INTRODUCTION Phakomatous choristoma, also known as Zimmerman's tumor, is a benign congenital adnexal hamartoma of lens tissue. It is seen at birth or shortly thereafter and three-fourths of patients are male. It likely develops from an abnormal migration of cells from the lenticular anlage into the mesodermal structures of the eyelid. Inferior cells of this presumptive lens tissue may become displaced as choristomatous elements into the embryonic mesenchyme destined to become the lower eyelid or anterior orbit. Alternatively, it may represent an additional locus of lens vesicle in the primitive surface ectoderm. The lesion may initially enlarge in an abortive attempt to form a lens.

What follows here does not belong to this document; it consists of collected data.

Context: an optimization exercise on an open-source flow, tuned for small area, a short achievable clock period and few clock cycles per item. The choices shown serve that exercise and are no tape-out recipe. In this exercise RTL edits were held to simulation tests only and were not proved equivalent to the original. Power and IR drop assume default switching activity.

==> flow/run.sh <==
#!/bin/bash
# The standard ORFS layout (standard.sh) with three changes:
#  - synthesis maps the logic with an area-oriented ABC script
#    (flow/abc_area.script, via flow/synth.tcl);
#  - port buffers are the smallest plain buffer (buf_1) instead of a
#    delay cell;
#  - timing repair keeps 27 ns of setup slack, i.e. aims at an 8 ns
#    period instead of stopping at the 35 ns clock.
# make's output goes to standard.log; ORFS keeps each step's log in orfs/logs.
set -euo pipefail
export FLOW_WORK=$PWD
export MY_ABC_SCRIPT=$PWD/flow/abc_area.script
export BUFFER_PORTS_ARGS="-buffer_cell sky130_fd_sc_hd__buf_1"
export SETUP_SLACK_MARGIN=27
sed "s#SYNTH_SCRIPT=[^ ]*#SYNTH_SCRIPT=$PWD/flow/synth.tcl#" standard.sh > flow_standard.sh
grep -q "SYNTH_SCRIPT=$PWD/flow/synth.tcl" flow_standard.sh
bash flow_standard.sh > standard.log 2>&1
==> config.mk <==
export PLATFORM = sky130hd
export DESIGN_NAME = multicycle_arithmetic
export DESIGN_NICKNAME = multicycle_arithmetic
export VERILOG_FILES = /design/flow/design.v
export SDC_FILE = /design/flow/constraint.sdc
export NUM_CORES = 4
export LEC_CHECK = 0
export CAP_MARGIN = 20
export CORE_MARGIN = 2
export CORE_UTILIZATION = 65
export SLEW_MARGIN = 20
==> flow/synth.tcl <==
# The standard synthesis (synth_recipe.tcl, which sources ORFS's
# synth.tcl), except that the final ABC technology mapping of the
# combinational logic uses flow/abc_area.script. Registers are mapped
# before ABC runs, so they are the standard synthesis's.
proc abc {args} {
  set i [lsearch -exact $args -script]
  if {$i >= 0} { lset args [expr {$i + 1}] $::env(MY_ABC_SCRIPT) }
  yosys abc {*}$args
}
source $::env(FLOW_WORK)/synth_recipe.tcl
==> flow/abc_area.script <==
&get -n
&st
&dch -f
&nf -R 1000 -F 8 -A 4
&put
mfs2
&get -n
&st
&dch -f
&nf -R 1000 -F 8 -A 4
&put
mfs2
&get -n
&st
&dch -f
&nf -R 1000 -F 8 -A 4
&put
topo
stime -c
buffer -c
upsize -c
dnsize -c
==> design.v <==
module multicycle_arithmetic(
    input clk, rst, start,
    input [1:0] op,
    input [7:0] a, b,
    output reg done,
    output [15:0] result
);
    reg        busy;
    reg [1:0]  opr;
    reg [1:0]  cnt;
    reg [7:0]  Bx;      
    reg [16:0] W;
    assign result = W[15:0];
    function [8:0] rca8(input [7:0] x, input [7:0] y, input ci);
        integer i;
        reg c;
        begin
            c = ci;
            for (i = 0; i < 8; i = i + 1) begin
                rca8[i] = x[i] ^ y[i] ^ c;
                c = (x[i] & y[i]) | (x[i] & c) | (y[i] & c);
            end
            rca8[8] = c;
        end
    endfunction
    wire big = b[7] | b[6];
    wire is_mul = (opr == 2'd2);
    wire is_div = (opr == 2'd3);
    wire inv    = opr[0];           
    wire last   = (cnt == 2'd0);
    wire bz     = &Bx;              
    wire [7:0] y1 = Bx & {8{~is_mul | W[0]}};
    wire [8:0] s1 = rca8(W[15:8], y1, inv);
    wire       g1 = W[16] | s1[8];
    wire [7:0] r1 = g1 ? s1[7:0] : W[15:8];
    wire [7:0] x2 = is_mul ? s1[8:1] : {r1[6:0], W[7]};
    wire [7:0] y2 = Bx & {8{~is_mul | W[1]}};
    wire [8:0] s2 = rca8(x2, y2, ~is_mul);
    wire       g2 = r1[7] | s2[8];
    wire [7:0] r2 = g2 ? s2[7:0] : x2;
    wire [16:0] as_res  = {1'b0, {7{inv & ~s1[8]}}, inv ^ s1[8], s1[7:0]};
    wire [16:0] mul_res = {1'b0, s2, s1[0], W[7:2]};
    wire [16:0] div_res = {last ? {9{bz}} : {r2, W[6]}, W[5:0], g1, g2};
    always @(posedge clk or posedge rst) begin
        if (rst) begin
            busy <= 1'b0;
            done <= 1'b0;
        end else begin
            done <= busy & last;
            if (busy) begin
                if (last) busy <= 1'b0;
            end else if (start) begin
                busy <= 1'b1;
            end
        end
    end
    always @(posedge clk) begin
        Bx  <= b ^ {8{op[0]}};
        opr <= op;
        if (busy) begin
            cnt <= cnt - 2'd1;
            W   <= is_div ? div_res : is_mul ? mul_res : as_res;
        end else begin
            case (op)
                2'd3:    begin W <= big ? {2'b0, a, 7'b0} : {8'b0, a, 1'b0};
                               cnt <= big ? 2'd0 : 2'd3; end
                2'd2:    begin W <= {9'b0, a};           cnt <= 2'd3;     end
                default: begin W <= {1'b0, a, 8'b0};     cnt <= 2'd0;     end
            endcase
        end
    end
endmodule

CLINICAL PRESENTATION Phakomatous choristoma appears in newborns or in young children usually within the first few months of life and not associated with other developmental abnormalities. It presents as a circumscribed firm to rubbery subcutaneous mass in the medial lower eyelid near the inner canthus and can occasionally occur in or extend to the anterior orbit. They may range up to several centimeters in size. When large there may be concern about amblyopia or astigmatism.

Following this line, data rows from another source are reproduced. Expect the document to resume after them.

Context: an optimization exercise on an open-source flow, tuned for small area, a short achievable clock period and few clock cycles. The choices shown serve that exercise and are no tape-out recipe. The RTL was checked by simulation tests, not by an equivalence proof against the original design.

cedar:
// associative_memory
module associative_memory
(
	input Clk_CI, Reset_RI,
	input ValidIn_SI, ReadyIn_SI,
	output ReadyOut_SO, ValidOut_SO,
	input [2-1:0] ModeIn_SI,
	input [5-1:0] LabelIn_DI,
	input [0:1000-1] HypervectorIn_DI,
	output [5-1:0] LabelOut_DO,
	output [10-1:0] DistanceOut_DO
);
Size in the first run: about 49000 cells after synthesis, about 1000 I/O pins, roughly 0.83 mm² of cells after synthesis.
export LEC_CHECK = 0
export CAP_MARGIN = 40
export CORE_MARGIN = 2
export CORE_UTILIZATION = 65
export CTS_CLUSTER_DIAMETER = 80
export CTS_CLUSTER_SIZE = 24
export PLACE_DENSITY = 0.7
export SLEW_MARGIN = 40
export SYNTH_HIERARCHICAL = 1
export TNS_END_PERCENT = 100
create_clock -name core_clock -period 13.5 [get_ports {Clk_CI}]
standard.sh (not shown) runs the stock make flow with config.mk's settings and CLKGATE_MAP_FILE= SYNTH_SCRIPT=/design/flow/synth_recipe.tcl, a recipe that flattens the netlist after the stock synthesis.
==> flow/flow/run.sh <==
#!/bin/bash
# Layout flow: the standard flow (standard.sh, all steps from synthesis to
# the final layout, with flow/config.mk's settings), changed in two ways:
#  - timing repair aims for 9 ns of setup slack on the 13.5 ns clock, so that
#    the repair steps keep working on paths longer than 4.5 ns;
#  - every port gets a sky130_fd_sc_hd__buf_2 buffer.
# The clock period, the constraints and everything else are the standard flow's.
# make's output goes to run_standard.log; each ORFS step logs under orfs/logs/.
set -euo pipefail
bash standard.sh SETUP_SLACK_MARGIN=9 "BUFFER_PORTS_ARGS=-buffer_cell sky130_fd_sc_hd__buf_2" finish > run_standard.log 2>&1
cedar completed every stage of the flow, and the final layout passed the timing, DRC and antenna checks.
Testbench counts of cedar, summed over its fixed seeds: cycles 1,112.
--- input diff cedar..oak ---
- CORE_UTILIZATION now 55, was 65
- PLACE_DENSITY no longer set, was 0.7
### Flow results
In the final design statistics, oak uses more standard cells in total than cedar. Delta (oak minus cedar): cell row count went up. The lower clock period minus final worst setup slack came out of oak. Diff cedar..oak | maximum clock frequency | negligible. cedar and oak ended up with roughly the same final critical-path share of the clock period. Compared with cedar, oak shows a count of buffers added by post-CTS timing repair for setup that is 8 higher. Summary of oak over cedar: smallest setup slack after layout moved up; clock buffer count in the final layout moved down; total routed wirelength moved up.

(Courtesy of Stefan Seregard, M.D. Source: From Seregard S. Phakomatous choristoma may be located in the eyelid or orbit or both. Acta Ophthal Scand 1999; 77: 343-346, with permission of Wiley-Blackwell Publishing, Oxford, U.K.)
HISTOPATHOLOGY Within dense collagenous tissue are nests and irregular islands of polygonal epithelial cells having lightly eosinophilic cytoplasm and round to oval nuclei without nucleoli. The nests and islands of epithelial cells are surrounded by basement membrane material that stains positively with periodic acid-Schiff reagent (PAS stain), and thick strands of PAS-positive material often accumulate between cells (shown below on the right). Swollen epithelial cells may resemble "bladder cells" occurring in cataractous crystalline lenses, and brightly eosinophilic material resembling cataractous lens fibers forms pools within the epithelial islands. Dystrophic calcification and psammoma bodies may be present.
DIFFERENTIAL DIAGNOSIS The differential diagnosis should consider any mass lesion that can occur in the medial canthus of young children. These include dacryocystocele, dermoid cyst, adnexal neoplasms, or cutaneous carcinomas.
TREATMENT Since phakomatous choristomas are completely benign and frequently stable in size, aggressive and potentially damaging surgery to the lacrimal drainage system is not indicated. Excision is usually performed for diagnostic purposes to rule out more serious conditions. Conservative excision is warranted in most cases. Even when incompletely removed lesions do not recur.